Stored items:
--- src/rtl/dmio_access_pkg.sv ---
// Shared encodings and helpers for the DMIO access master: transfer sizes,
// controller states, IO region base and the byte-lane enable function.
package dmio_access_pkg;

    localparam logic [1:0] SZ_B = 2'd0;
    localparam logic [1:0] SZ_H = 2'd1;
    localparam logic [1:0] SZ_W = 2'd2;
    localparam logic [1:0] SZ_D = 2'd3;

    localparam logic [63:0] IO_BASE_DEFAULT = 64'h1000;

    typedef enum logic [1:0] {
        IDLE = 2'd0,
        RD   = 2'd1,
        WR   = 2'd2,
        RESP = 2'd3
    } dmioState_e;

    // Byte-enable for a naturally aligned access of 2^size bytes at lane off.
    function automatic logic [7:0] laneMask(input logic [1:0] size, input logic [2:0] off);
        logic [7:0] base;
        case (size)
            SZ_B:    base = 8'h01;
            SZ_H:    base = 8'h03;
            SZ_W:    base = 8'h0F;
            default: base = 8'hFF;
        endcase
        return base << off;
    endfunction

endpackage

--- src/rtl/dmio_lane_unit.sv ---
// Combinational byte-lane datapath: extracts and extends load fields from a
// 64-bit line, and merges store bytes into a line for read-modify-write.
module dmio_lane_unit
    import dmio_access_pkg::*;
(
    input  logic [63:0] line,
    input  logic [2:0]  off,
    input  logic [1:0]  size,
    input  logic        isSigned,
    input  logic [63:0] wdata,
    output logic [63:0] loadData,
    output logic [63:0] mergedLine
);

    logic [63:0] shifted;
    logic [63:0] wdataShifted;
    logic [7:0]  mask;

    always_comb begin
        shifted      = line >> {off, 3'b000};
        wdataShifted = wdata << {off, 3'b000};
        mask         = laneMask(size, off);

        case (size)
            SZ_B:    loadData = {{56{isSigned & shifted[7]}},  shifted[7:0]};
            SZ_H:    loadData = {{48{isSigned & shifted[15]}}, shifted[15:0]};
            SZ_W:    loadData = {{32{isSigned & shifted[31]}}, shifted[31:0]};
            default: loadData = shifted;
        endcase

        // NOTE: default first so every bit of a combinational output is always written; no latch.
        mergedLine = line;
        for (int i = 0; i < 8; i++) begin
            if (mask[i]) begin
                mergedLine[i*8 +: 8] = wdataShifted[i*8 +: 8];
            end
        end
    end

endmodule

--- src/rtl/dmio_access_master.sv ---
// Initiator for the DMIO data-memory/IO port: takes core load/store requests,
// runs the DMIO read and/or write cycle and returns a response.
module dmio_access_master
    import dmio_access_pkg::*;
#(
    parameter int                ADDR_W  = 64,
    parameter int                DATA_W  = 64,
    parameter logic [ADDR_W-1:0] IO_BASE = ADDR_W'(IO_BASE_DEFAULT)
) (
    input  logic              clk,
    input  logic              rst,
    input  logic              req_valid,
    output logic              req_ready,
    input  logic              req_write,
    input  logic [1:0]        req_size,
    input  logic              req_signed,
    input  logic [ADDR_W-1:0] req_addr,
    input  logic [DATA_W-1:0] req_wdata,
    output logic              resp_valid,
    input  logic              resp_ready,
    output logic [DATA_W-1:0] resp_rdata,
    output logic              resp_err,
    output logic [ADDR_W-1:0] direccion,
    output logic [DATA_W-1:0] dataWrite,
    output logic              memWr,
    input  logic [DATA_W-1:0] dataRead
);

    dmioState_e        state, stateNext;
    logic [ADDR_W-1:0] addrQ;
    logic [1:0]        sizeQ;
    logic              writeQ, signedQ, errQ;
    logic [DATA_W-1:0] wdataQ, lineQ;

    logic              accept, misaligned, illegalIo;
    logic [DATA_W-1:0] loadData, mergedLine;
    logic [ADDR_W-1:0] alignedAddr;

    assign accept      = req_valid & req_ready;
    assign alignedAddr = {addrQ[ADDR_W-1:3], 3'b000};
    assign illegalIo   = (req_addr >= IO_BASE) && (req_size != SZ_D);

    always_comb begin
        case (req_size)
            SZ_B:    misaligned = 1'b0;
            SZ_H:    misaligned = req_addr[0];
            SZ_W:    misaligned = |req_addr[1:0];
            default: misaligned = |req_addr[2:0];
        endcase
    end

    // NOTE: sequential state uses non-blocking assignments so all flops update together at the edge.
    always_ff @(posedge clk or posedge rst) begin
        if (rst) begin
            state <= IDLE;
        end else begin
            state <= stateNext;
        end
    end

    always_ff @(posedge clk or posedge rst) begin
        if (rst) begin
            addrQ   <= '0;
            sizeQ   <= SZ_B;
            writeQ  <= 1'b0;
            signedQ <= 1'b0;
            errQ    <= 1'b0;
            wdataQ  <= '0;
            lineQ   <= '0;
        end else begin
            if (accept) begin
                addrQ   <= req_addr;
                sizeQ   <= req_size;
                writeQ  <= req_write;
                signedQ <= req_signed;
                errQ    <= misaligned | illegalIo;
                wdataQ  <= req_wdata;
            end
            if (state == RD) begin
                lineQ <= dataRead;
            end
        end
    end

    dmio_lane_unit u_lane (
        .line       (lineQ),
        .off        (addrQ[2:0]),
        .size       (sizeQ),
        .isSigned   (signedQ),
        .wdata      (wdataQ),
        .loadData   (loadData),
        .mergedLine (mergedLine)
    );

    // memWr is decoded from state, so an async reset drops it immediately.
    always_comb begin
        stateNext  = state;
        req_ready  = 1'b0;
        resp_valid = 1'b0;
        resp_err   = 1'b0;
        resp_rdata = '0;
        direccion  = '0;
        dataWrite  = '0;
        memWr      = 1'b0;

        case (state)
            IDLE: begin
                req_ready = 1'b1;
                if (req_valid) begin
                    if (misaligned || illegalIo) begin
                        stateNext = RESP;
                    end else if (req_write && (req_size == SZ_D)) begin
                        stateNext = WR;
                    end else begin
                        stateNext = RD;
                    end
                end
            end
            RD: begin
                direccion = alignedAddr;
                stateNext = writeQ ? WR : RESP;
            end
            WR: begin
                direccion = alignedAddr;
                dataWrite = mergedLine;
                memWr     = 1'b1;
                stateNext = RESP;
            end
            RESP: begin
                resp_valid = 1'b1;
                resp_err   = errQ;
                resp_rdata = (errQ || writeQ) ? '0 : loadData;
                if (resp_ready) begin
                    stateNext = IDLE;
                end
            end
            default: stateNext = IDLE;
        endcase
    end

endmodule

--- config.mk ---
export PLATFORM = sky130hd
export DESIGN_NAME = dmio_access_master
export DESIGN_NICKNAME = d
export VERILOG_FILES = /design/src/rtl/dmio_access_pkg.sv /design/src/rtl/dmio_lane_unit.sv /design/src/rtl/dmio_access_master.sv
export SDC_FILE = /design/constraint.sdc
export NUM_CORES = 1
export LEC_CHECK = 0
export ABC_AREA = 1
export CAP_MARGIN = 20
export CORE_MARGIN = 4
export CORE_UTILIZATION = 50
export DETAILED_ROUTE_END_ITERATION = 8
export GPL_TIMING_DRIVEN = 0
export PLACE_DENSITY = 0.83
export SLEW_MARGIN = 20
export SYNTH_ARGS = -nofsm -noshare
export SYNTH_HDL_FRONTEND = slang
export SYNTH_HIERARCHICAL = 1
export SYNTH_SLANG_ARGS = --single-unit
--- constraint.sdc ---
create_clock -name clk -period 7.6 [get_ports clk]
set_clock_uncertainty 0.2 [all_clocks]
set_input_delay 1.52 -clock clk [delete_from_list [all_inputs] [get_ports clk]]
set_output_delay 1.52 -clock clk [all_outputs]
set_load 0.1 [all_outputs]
...
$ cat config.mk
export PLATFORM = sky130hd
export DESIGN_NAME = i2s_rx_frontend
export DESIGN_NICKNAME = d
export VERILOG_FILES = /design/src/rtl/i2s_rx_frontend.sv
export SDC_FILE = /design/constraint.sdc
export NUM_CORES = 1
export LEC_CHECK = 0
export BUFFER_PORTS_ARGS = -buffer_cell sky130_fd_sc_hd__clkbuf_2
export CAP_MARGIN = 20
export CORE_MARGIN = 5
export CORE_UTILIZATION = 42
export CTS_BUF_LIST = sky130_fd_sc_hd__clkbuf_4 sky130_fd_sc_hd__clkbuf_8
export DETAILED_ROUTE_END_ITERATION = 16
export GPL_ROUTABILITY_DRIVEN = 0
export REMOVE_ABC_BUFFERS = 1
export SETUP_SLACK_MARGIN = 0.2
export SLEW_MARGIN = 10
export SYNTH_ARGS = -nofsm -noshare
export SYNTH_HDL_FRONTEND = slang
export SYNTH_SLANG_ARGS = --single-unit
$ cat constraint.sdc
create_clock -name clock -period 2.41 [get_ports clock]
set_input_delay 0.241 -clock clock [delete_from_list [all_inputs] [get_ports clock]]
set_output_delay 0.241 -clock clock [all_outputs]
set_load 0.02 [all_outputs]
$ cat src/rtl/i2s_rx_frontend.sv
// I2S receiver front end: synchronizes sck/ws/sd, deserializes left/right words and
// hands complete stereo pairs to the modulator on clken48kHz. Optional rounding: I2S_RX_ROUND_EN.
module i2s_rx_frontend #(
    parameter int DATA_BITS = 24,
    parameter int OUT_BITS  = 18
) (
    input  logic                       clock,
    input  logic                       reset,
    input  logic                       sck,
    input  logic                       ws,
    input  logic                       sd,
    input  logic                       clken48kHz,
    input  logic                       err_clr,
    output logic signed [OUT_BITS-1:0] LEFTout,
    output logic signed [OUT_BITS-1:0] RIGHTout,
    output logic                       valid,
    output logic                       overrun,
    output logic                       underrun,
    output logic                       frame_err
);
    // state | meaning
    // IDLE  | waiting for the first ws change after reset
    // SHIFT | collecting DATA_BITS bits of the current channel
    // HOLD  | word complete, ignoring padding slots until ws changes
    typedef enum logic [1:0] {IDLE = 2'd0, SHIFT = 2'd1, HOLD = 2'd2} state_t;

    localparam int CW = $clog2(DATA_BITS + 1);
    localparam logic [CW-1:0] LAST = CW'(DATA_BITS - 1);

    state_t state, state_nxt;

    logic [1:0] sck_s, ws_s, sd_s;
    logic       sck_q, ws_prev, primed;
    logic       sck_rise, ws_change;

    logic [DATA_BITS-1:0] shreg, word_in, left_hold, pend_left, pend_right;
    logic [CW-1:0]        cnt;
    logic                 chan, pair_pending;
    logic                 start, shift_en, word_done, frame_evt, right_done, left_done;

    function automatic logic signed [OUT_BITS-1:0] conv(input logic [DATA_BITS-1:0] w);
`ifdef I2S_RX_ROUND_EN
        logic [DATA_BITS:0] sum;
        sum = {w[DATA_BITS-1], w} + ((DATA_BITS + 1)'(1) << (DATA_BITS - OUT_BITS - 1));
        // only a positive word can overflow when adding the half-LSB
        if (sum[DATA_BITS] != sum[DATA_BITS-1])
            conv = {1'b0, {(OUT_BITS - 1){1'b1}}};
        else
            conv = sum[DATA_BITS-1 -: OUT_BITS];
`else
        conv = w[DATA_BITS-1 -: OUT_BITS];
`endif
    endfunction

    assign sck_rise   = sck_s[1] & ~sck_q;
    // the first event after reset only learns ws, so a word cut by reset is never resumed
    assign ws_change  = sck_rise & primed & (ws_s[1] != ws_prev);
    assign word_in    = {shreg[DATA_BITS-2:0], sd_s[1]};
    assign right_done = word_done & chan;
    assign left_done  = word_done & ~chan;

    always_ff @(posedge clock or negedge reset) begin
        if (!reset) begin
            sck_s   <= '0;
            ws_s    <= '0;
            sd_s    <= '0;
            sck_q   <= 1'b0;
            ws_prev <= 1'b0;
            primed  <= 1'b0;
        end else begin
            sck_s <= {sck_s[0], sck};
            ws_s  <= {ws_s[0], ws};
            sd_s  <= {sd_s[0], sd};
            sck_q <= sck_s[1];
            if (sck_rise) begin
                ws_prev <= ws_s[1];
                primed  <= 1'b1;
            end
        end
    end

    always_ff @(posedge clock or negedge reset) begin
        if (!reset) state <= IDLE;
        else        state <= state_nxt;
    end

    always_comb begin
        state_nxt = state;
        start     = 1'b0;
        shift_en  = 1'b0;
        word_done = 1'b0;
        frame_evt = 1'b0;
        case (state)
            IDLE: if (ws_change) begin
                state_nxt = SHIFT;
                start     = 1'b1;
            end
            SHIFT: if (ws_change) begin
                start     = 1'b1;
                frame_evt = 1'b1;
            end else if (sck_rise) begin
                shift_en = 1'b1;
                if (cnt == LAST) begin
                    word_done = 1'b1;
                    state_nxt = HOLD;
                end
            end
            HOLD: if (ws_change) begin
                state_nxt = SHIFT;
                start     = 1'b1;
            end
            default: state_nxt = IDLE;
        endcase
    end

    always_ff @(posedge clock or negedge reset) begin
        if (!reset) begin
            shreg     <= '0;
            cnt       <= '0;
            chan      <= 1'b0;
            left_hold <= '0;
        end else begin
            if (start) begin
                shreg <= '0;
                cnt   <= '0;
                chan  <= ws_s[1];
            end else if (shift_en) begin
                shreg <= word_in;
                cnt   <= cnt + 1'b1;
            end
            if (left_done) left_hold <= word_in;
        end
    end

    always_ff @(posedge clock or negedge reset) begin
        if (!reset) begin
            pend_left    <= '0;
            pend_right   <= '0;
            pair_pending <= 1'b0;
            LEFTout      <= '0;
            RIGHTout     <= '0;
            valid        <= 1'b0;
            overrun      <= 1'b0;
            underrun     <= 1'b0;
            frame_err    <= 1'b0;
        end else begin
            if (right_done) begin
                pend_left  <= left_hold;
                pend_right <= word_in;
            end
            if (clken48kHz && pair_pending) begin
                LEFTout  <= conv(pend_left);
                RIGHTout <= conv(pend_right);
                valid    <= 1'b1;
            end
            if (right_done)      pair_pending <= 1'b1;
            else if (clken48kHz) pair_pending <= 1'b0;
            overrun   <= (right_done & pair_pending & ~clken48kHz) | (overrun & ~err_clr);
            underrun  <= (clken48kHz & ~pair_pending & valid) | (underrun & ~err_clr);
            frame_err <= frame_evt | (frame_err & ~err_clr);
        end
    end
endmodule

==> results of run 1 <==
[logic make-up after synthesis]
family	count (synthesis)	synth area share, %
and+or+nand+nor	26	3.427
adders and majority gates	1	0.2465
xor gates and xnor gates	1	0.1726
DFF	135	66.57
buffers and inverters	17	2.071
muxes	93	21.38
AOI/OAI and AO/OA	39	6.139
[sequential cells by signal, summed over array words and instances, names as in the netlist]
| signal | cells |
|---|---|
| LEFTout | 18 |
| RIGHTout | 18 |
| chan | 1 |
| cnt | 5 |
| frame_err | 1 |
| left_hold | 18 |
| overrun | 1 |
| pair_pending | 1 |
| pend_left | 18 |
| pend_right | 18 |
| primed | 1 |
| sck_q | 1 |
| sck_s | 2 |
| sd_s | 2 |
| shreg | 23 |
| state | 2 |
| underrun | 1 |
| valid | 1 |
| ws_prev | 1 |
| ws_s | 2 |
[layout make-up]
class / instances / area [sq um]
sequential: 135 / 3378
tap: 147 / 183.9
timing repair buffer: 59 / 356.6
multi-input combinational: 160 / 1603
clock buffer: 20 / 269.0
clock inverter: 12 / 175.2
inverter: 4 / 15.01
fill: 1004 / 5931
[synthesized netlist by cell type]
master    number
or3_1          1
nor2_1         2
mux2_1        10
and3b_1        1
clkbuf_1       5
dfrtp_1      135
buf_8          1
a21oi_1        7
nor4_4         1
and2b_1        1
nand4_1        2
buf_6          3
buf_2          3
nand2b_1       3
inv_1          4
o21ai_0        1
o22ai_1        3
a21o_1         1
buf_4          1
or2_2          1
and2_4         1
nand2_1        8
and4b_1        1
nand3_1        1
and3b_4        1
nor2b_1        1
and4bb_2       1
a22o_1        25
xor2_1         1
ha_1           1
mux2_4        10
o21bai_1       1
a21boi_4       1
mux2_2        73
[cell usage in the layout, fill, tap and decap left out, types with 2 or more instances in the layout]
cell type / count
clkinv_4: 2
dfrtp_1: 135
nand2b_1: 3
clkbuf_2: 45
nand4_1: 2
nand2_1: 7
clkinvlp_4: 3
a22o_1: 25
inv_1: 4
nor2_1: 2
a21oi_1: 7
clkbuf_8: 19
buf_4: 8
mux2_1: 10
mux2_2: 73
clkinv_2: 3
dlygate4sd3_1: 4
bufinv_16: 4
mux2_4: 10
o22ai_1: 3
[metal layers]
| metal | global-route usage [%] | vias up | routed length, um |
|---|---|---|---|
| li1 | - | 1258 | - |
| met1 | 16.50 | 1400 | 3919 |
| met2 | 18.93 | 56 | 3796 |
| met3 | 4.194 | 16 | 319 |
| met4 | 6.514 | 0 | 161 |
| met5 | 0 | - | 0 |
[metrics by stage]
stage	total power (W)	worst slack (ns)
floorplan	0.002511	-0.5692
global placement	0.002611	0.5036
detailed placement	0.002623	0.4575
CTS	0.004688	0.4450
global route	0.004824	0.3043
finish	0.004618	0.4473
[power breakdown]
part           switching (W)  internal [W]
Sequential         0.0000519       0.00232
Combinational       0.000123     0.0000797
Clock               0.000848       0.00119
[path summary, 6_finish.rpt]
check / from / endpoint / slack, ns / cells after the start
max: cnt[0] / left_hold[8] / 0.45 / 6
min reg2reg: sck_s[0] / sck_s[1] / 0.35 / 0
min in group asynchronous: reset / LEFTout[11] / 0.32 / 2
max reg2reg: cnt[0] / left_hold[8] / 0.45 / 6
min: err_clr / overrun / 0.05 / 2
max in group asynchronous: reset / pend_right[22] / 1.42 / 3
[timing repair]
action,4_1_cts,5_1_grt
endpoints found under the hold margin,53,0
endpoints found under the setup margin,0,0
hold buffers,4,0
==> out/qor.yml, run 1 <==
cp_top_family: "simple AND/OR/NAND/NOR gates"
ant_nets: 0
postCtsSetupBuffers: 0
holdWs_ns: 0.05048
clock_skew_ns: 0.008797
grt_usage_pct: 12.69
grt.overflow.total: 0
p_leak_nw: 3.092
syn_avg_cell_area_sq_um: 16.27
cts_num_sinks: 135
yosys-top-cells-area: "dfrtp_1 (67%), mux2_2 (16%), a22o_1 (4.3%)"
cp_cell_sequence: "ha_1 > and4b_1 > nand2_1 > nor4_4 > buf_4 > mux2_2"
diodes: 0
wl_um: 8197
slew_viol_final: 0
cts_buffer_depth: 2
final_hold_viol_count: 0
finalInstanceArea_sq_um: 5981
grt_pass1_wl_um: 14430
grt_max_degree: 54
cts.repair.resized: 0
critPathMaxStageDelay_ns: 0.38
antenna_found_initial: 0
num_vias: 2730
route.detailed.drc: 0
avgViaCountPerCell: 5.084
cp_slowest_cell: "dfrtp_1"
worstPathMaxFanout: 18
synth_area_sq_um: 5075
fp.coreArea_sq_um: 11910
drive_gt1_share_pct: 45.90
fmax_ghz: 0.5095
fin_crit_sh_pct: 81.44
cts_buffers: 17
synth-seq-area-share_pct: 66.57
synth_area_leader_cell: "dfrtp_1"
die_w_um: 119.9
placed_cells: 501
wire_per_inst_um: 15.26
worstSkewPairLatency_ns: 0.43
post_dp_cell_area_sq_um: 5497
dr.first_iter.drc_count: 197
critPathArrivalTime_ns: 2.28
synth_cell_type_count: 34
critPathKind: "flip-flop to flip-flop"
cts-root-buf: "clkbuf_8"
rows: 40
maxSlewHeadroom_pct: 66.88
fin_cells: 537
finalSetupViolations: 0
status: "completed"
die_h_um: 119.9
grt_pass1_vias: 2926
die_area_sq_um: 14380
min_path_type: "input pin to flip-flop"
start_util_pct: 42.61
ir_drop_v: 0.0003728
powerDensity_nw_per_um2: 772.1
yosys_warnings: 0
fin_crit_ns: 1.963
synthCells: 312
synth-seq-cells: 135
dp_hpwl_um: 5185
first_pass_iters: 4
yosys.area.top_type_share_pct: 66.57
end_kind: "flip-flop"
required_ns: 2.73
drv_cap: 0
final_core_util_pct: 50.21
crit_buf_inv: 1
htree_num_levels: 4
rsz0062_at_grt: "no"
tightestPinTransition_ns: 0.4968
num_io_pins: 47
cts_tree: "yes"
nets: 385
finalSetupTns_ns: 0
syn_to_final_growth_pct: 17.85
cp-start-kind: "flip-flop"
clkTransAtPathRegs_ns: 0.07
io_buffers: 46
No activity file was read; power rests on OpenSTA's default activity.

▶ _Work request_:
Could you reproduce exactly the lines of the entries above, from the one with "state | meaning" through the one with "adding the half-LSB", and nothing else?

▶ _Problem solution_:
    // state | meaning
    // IDLE  | waiting for the first ws change after reset
    // SHIFT | collecting DATA_BITS bits of the current channel
    // HOLD  | word complete, ignoring padding slots until ws changes
    typedef enum logic [1:0] {IDLE = 2'd0, SHIFT = 2'd1, HOLD = 2'd2} state_t;

    localparam int CW = $clog2(DATA_BITS + 1);
    localparam logic [CW-1:0] LAST = CW'(DATA_BITS - 1);

    state_t state, state_nxt;

    logic [1:0] sck_s, ws_s, sd_s;
    logic       sck_q, ws_prev, primed;
    logic       sck_rise, ws_change;

    logic [DATA_BITS-1:0] shreg, word_in, left_hold, pend_left, pend_right;
    logic [CW-1:0]        cnt;
    logic                 chan, pair_pending;
    logic                 start, shift_en, word_done, frame_evt, right_done, left_done;

    function automatic logic signed [OUT_BITS-1:0] conv(input logic [DATA_BITS-1:0] w);
`ifdef I2S_RX_ROUND_EN
        logic [DATA_BITS:0] sum;
        sum = {w[DATA_BITS-1], w} + ((DATA_BITS + 1)'(1) << (DATA_BITS - OUT_BITS - 1));
        // only a positive word can overflow when adding the half-LSB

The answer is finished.